Yesterday I met one of Brooks' professors. Her name is Judy and she teaches Old Testament. She asked me if I was coming to Sisterhood. I told her I hadn't decided and she encouraged me to come. It has been intimidating for me to walk into the room of hundreds or thousands not knowing anyone or what to do or where to go or how this works. Walking into a room like that makes me feel lost and lonely, longing for anything familiar. While I know I have to be patient and do the work of knowing and being known, it's daunting at times.
I woke up this morning still undecided but knowing I should go. I procrastinated getting ready and with 10 minutes to spare I scrambled while Brooks waited patiently. We were there early so Brooks could serve, which meant I had lots of time to wait for this thing to start, alone. As we walked in the front doors, someone was calling my name. It was Judy. She warmly welcomed me and wanted me to know she had saved me a seat just in case I decided to come. She took me under her motherly wing and we went to the pre prayer meeting. I followed her like a lost little puppy. She would glance and reach back with her arm, making sure I was coming and hadn't gotten lost in the crowd. And if I did or if she side tracked to talk to one of many people who love her, she would call my name and gather me back again. So generous.

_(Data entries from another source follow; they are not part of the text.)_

File: src/rtl/eorl_pkg.sv
`timescale 1ns / 1ps
// ----------------------------------------------------------------------------
// eorl_pkg
// Shared constants, codes and structures of the error-ordered reap list.
// ----------------------------------------------------------------------------
package eorl_pkg;

    // Sizing of the list.
    localparam int DEPTH          = 256;
    localparam int ID_BITS        = 16;
    localparam int ERR_BITS       = 16;
    localparam int CNT_BITS       = $clog2(DEPTH + 1);
    localparam int COUNT_OUT_BITS = 9;
    localparam int SCAN_LEVELS    = $clog2(DEPTH);

    // Request modes.
    typedef enum logic [1:0] {
        MODE_ADD    = 2'd0,
        MODE_REMOVE = 2'd1,
        MODE_UP     = 2'd2,
        MODE_DOWN   = 2'd3
    } mode_t;

    // Result status codes.
    typedef enum logic [1:0] {
        STAT_OK     = 2'd0,
        STAT_FULL   = 2'd1,
        STAT_DUP    = 2'd2,
        STAT_ABSENT = 2'd3
    } status_t;

    // Sequencer states.
    typedef enum logic [1:0] {
        ST_IDLE  = 2'd0,
        ST_MATCH = 2'd1,
        ST_APPLY = 2'd2
    } state_t;

    // Contents of one cell.
    typedef struct packed {
        logic                valid;
        logic [ID_BITS-1:0]  id;
        logic [ERR_BITS-1:0] err;
    } cell_state_t;

    // What a cell sees of a neighbor.
    typedef struct packed {
        logic                valid;
        logic                match;
        logic [ID_BITS-1:0]  id;
        logic [ERR_BITS-1:0] err;
    } nbr_t;

    // Command broadcast from the sequencer to every cell.
    typedef struct packed {
        logic                capture;
        logic                apply;
        logic                do_add;
        mode_t               mode;
        logic [ID_BITS-1:0]  id;
        logic [ERR_BITS-1:0] err;
    } cmd_t;

endpackage

File: src/rtl/eorl_scan.sv
`timescale 1ns / 1ps
// ----------------------------------------------------------------------------
// eorl_scan
// Prefix OR of the cell match flags and the found and moved summaries.
// ----------------------------------------------------------------------------
module eorl_scan (
    input  logic [eorl_pkg::DEPTH-1:0] match_vec,
    input  logic [eorl_pkg::DEPTH-1:0] swap_vec,
    output logic [eorl_pkg::DEPTH-1:0] after_vec,
    output logic                       found,
    output logic                       moved
);

    logic [eorl_pkg::DEPTH-1:0] lvl [eorl_pkg::SCAN_LEVELS+1];

    // Log-depth prefix OR: bit i is set when some slot at or before i matched.
    always_comb
    begin
        lvl[0] = match_vec;
        for (int l = 0; l < eorl_pkg::SCAN_LEVELS; l++)
        begin
            for (int i = 0; i < eorl_pkg::DEPTH; i++)
            begin
                if (i >= (1 << l))
                begin
                    lvl[l+1][i] = lvl[l][i] | lvl[l][i - (1 << l)];
                end
                else
                begin
                    lvl[l+1][i] = lvl[l][i];
                end
            end
        end
    end

    assign after_vec = lvl[eorl_pkg::SCAN_LEVELS];
    assign found     = lvl[eorl_pkg::SCAN_LEVELS][eorl_pkg::DEPTH-1];
    assign moved     = |swap_vec;

endmodule

File: config.mk
export PLATFORM = sky130hd
export DESIGN_NAME = eorl_scan
export DESIGN_NICKNAME = d
export VERILOG_FILES = /design/src/rtl/eorl_pkg.sv /design/src/rtl/eorl_scan.sv
export SDC_FILE = /design/constraint.sdc
export NUM_CORES = 1
export LEC_CHECK = 0
export ABC_CLOCK_PERIOD_IN_PS = 5750
export BUFFER_PORTS_ARGS = -buffer_cell sky130_fd_sc_hd__buf_2
export CAP_MARGIN = 25
export CORE_AREA = 2 2 297 299
export DETAILED_ROUTE_END_ITERATION = 12
export DIE_AREA = 0 0 299 301
export SLEW_MARGIN = 30
export SYNTH_ARGS = -nofsm -noshare
export SYNTH_HDL_FRONTEND = slang
export SYNTH_SLANG_ARGS = --single-unit
File: constraint.sdc
create_clock -name vclk -period 5.75
set_clock_uncertainty 0.1 [all_clocks]
set_input_delay 0.2875 -clock vclk [all_inputs]
set_output_delay 0.2875 -clock vclk [all_outputs]
set_load 0.03 [all_outputs]
==> metrics.md <==
| Metric | Value |
|---|---|
| Status | finished, final reports clean |
| Initial drt markers | 689 |
| Hold Fails Final Rpt | 0 |
| Pwr/cell area | about 36 nW/um^2 |
| Hold_buf cts | 0 |
| ANT nets after route | 0 |
| Fill count | between 10000 and 15000 |
| Number of setup buffers added after CTS | 0 |
| # IOs | slightly below 800 |
| Via count | approximately 11000 |
| Max cap viols | 0 |
| Worst min-delay path category | in -> out |
| Worst Setup SP | match_vec[0] |
| Leakage | ~3.3 nW |
| Core area | between 80000 and 90000 sq um |
| Setup WS post-layout | between 1 and 1.5 ns |
| Post-cts sizing count | 0 |
| Seq cells | 0 |
| Total track usage | 13.4% |
| Crit path to | after_vec[181] |
| Hpwl dp | 59900 um |
| Endpoints failing setup | 0 |
| Wire length per cell | 23.7 um |
| Max VDD drop | ~0.026 mV |
| Post-Syn Instances | just over 800 |
| Initial antenna violation count | 19 |
| Worst-margin pin slew | about 1.1 ns |
| Post-synthesis sequential area ratio | 0% |
| Final period util | slightly below 80% |
| Critical path capture point type | output pin |
| Total power | 0.359 mW |
| Die area | between 80000 and 90000 sq um |
| Syn Nets | roughly 1300 |
| NumNets Final | approximately 2100 |
| Slew Limit Fails | 0 |
| Min Tclk post-route | ~4.4 ns |
| Die Y | 301 um |
| Vias in the first global route | approximately 11000 |
| # port buffers | a little under 800 |
| Synthesis Warnings | 0 |
| # rows | 108 |
| Fmax | about 0.23 GHz |
| DRC | 0 |
| Layout cell share with drive strength beyond 1 | 53.2% |
| Grt ovf | 0 |
| RSZ-0062 raised after global routing | false |
| GPL Wtd Cong | approximately 0.97 |
| Detailed Routing Iterations Pass 1 | 5 |
| Critical Path Start Type | input pin |
| HP Start | match_vec[0] |
| Worst-path fanout max | 11 |
| Die Width | around 300 um |
| Worst EP arrival | ~4 ns |
| Largest net degree at the start of global routing | 18 |
| Syn Std Cell Area | around 4500 sq um |
| Library cells used by synthesis | 37 |
| Reg area | 0 sq um |
| Critical path type | in -> out |
| Layout area overhead | 122% |
| Multi-input combinational cell area | approximately 4400 sq um |
| CP required | 5.36 ns |
| Setup TNS | 0 ns |
| Mean Syn Cell Area | 5.62 sq um |
| Setup WS pre-CTS | ~1.2 ns |
| Slew headroom | between 20 and 30% |
| Drt via density | approximately 3.9 |
| Final wirelength | ~65000 um |
| First-pass GRT wire length | between 80000 and 90000 um |
| Initial core utilization | 5.25% |
| Number of clock buffers in the layout | 0 |
==> cells in the final DEF, fill, tap and decap left out, types with 8 or more instances in the layout <==
| cell type | count |
|---|---|
| nand2_1 | 102 |
| nor3b_1 | 9 |
| and3_1 | 9 |
| nor3_1 | 71 |
| nand3b_1 | 12 |
| nand4_1 | 54 |
| or2_2 | 19 |
| nand2b_1 | 14 |
| nand4b_1 | 9 |
| or4_1 | 50 |
| buf_2 | 770 |
| or3_1 | 48 |
| inv_1 | 38 |
| nand3_1 | 72 |
| nor4_2 | 10 |
| nor4_1 | 139 |
| nor4b_1 | 9 |
| buf_4 | 28 |
| nor2_1 | 98 |
| diode_2 | 8 |
==> worst min path at each step <==
stage              endpoint  slack [ns]  depth (start not counted)
4_1_cts        after_vec[0]        0.76                          2
2_1_floorplan  after_vec[0]        0.61                          1
6_report       after_vec[0]        0.76                          2
3_5_place_dp   after_vec[0]        0.76                          2
5_1_grt        after_vec[0]        0.77                          2
3_3_place_gp   after_vec[0]        0.76                          2
==> cells in the mapped netlist <==
cell      instances  share of area [%]
nor4_4            2               0.94
nor3b_1           9                1.5
nand4_4           1               0.47
nand4b_1          9                1.7
nand4_1          54                7.4
and4_1            1               0.19
nor3_2            2               0.44
nor4_2            2               0.55
nand3b_1         12                2.0
inv_2             2               0.17
inv_4             1               0.14
clkbuf_1          1              0.083
nand3_1          73                8.0
nor2b_1           2               0.28
nor4b_1           9                1.7
and2_1            6               0.83
nor4b_2           1               0.33
or4b_1            3               0.66
nor2_4            2               0.50
or3_1            48                6.6
or4_1            50                8.3
or3b_2            2               0.39
or4b_2            1               0.22
or3b_1            1               0.19
and3_1            9                1.2
or4_4             5                1.2
buf_2             4               0.44
and3_4            1               0.25
or2_2            19                2.6
nand2_1         102                8.4
nor3_1           72                7.9
nand2b_1         14                1.9
nor2_1           98                8.1
nor4_1          147                 20
nor4bb_1          1               0.22
buf_4             3               0.50
inv_1            38                3.1
==> cell type report <==
class / instances / area share [%]
timing repair buffer: 798 / 40.3
inverter: 41 / 1.55
multi-input combinational: 758 / 43.6
antenna: 8 / 0.199
tap: 1155 / 14.3
==> per-layer routing <==
metal / part of all wire [%] / global-route usage [%] / wire length, um
met1: 43 / 17.0 / 28000
met2: 43 / 21.5 / 28300
met3: 8.3 / 3.18 / 5420
met4: 5.5 / 6.06 / 3580
met5: 0.074 / 0 / 48
==> worst max-delay path, stage by stage <==
cell and delay, ns:
buf_2 0.11, or4_4 0.54, nor2_1 0.39, inv_1 0.27, nor4_4 0.67, nand2_1 0.63, nor4_2 0.44, buf_4 0.29
nand3_1 0.15, buf_2 0.24
==> power by group <==
part / total [mW] / internal (mW) / leakage (nW) / switching (mW)
combinational: 0.359 / 0.156 / 3.34 / 0.202
sequential: 0 / 0 / 0 / 0
clock: 0.000000118 / 0.000000118 / 0.0000568 / 0
total: 0.359 / 0.156 / 3.34 / 0.202
==> metrics by stage <==
step	utilization [%]	hold WS (ns)	cells	instance area, sq um
global route	11.6	0.772	2757	10100
detailed placement	11.6	0.758	2752	10000
global placement	11.6	0.760	2752	10000
finish	11.7	0.761	2760	10100
CTS	11.6	0.758	2752	10000
floorplan	-	0.607	807	4540
==> cell families (layout without fill, tap and decap cells) <==
| kind of cell | after synthesis | in the layout | share of synthesized area (%) |
|---|---|---|---|
| buffers and inverters | 49 | 839 | 4.47 |
| other | 0 | 8 | 0 |
| and+or+nand+nor | 758 | 758 | 95.5 |
No activity file was read; power rests on OpenSTA's default activity.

Before the Sisterhood service starts there is pampering and mingling. Boys walk around with trays of fruit and raisin toast. Judy said I should get my nails done while I waited. So I did and they are lovely. Gail did them, she's from South Africa. I chatted with a couple of girls from the college and met a seasoned Australian nurse who gave me her number in case I ever needed anything at all. She was beautiful in all her bright colors and it was refreshing to meet someone with wrinkles.
I made my way to the seat Judy had saved for me, three rows from the front. I was thankful to have a spot beside her. We began praising and she sounded so good and strong. An alto, like me. I liked the sound of it.
It has been a welcome change to look forward to going to church even though walking in can be daunting. We've been through a rough patch with the church the past couple of years. The details of that are neither here nor there. I'm just saying that in the midst of it my heart was bruised and I became jaded. Questioning God and Christianity, the church, all of it.
As we welcomed our speaker and were about to sit down the girl behind me handed me a folded piece of paper and told me to read it. I do not know her and she does not know me.
"Hosea 2:14 'and now, here's what i am going to do: I'm going to start all over again. I'm taking her back out into the wilderness where we had our first date, and I'll court her. I'll give her bouquets of roses. I'll turn heartbreak valley into acres of hope. She'll respond like she did as a young girl.' Keep reading to verse 23. God just gave me this verse for you in worship."
God is real and He is good. He knows me better than I know myself and met me right where I was. Judy, a well known and loved professor did not have to care for me from the moment I walked in to the moment I walked out. But she is a woman of generous spirit. Sarah, behind me, could have chosen not to pass me that note. But she did and I melted into tears. I left Sisterhood today thankful, humbled, encouraged and inspired, with promise, hope and plenty of love. And I was grateful to receive.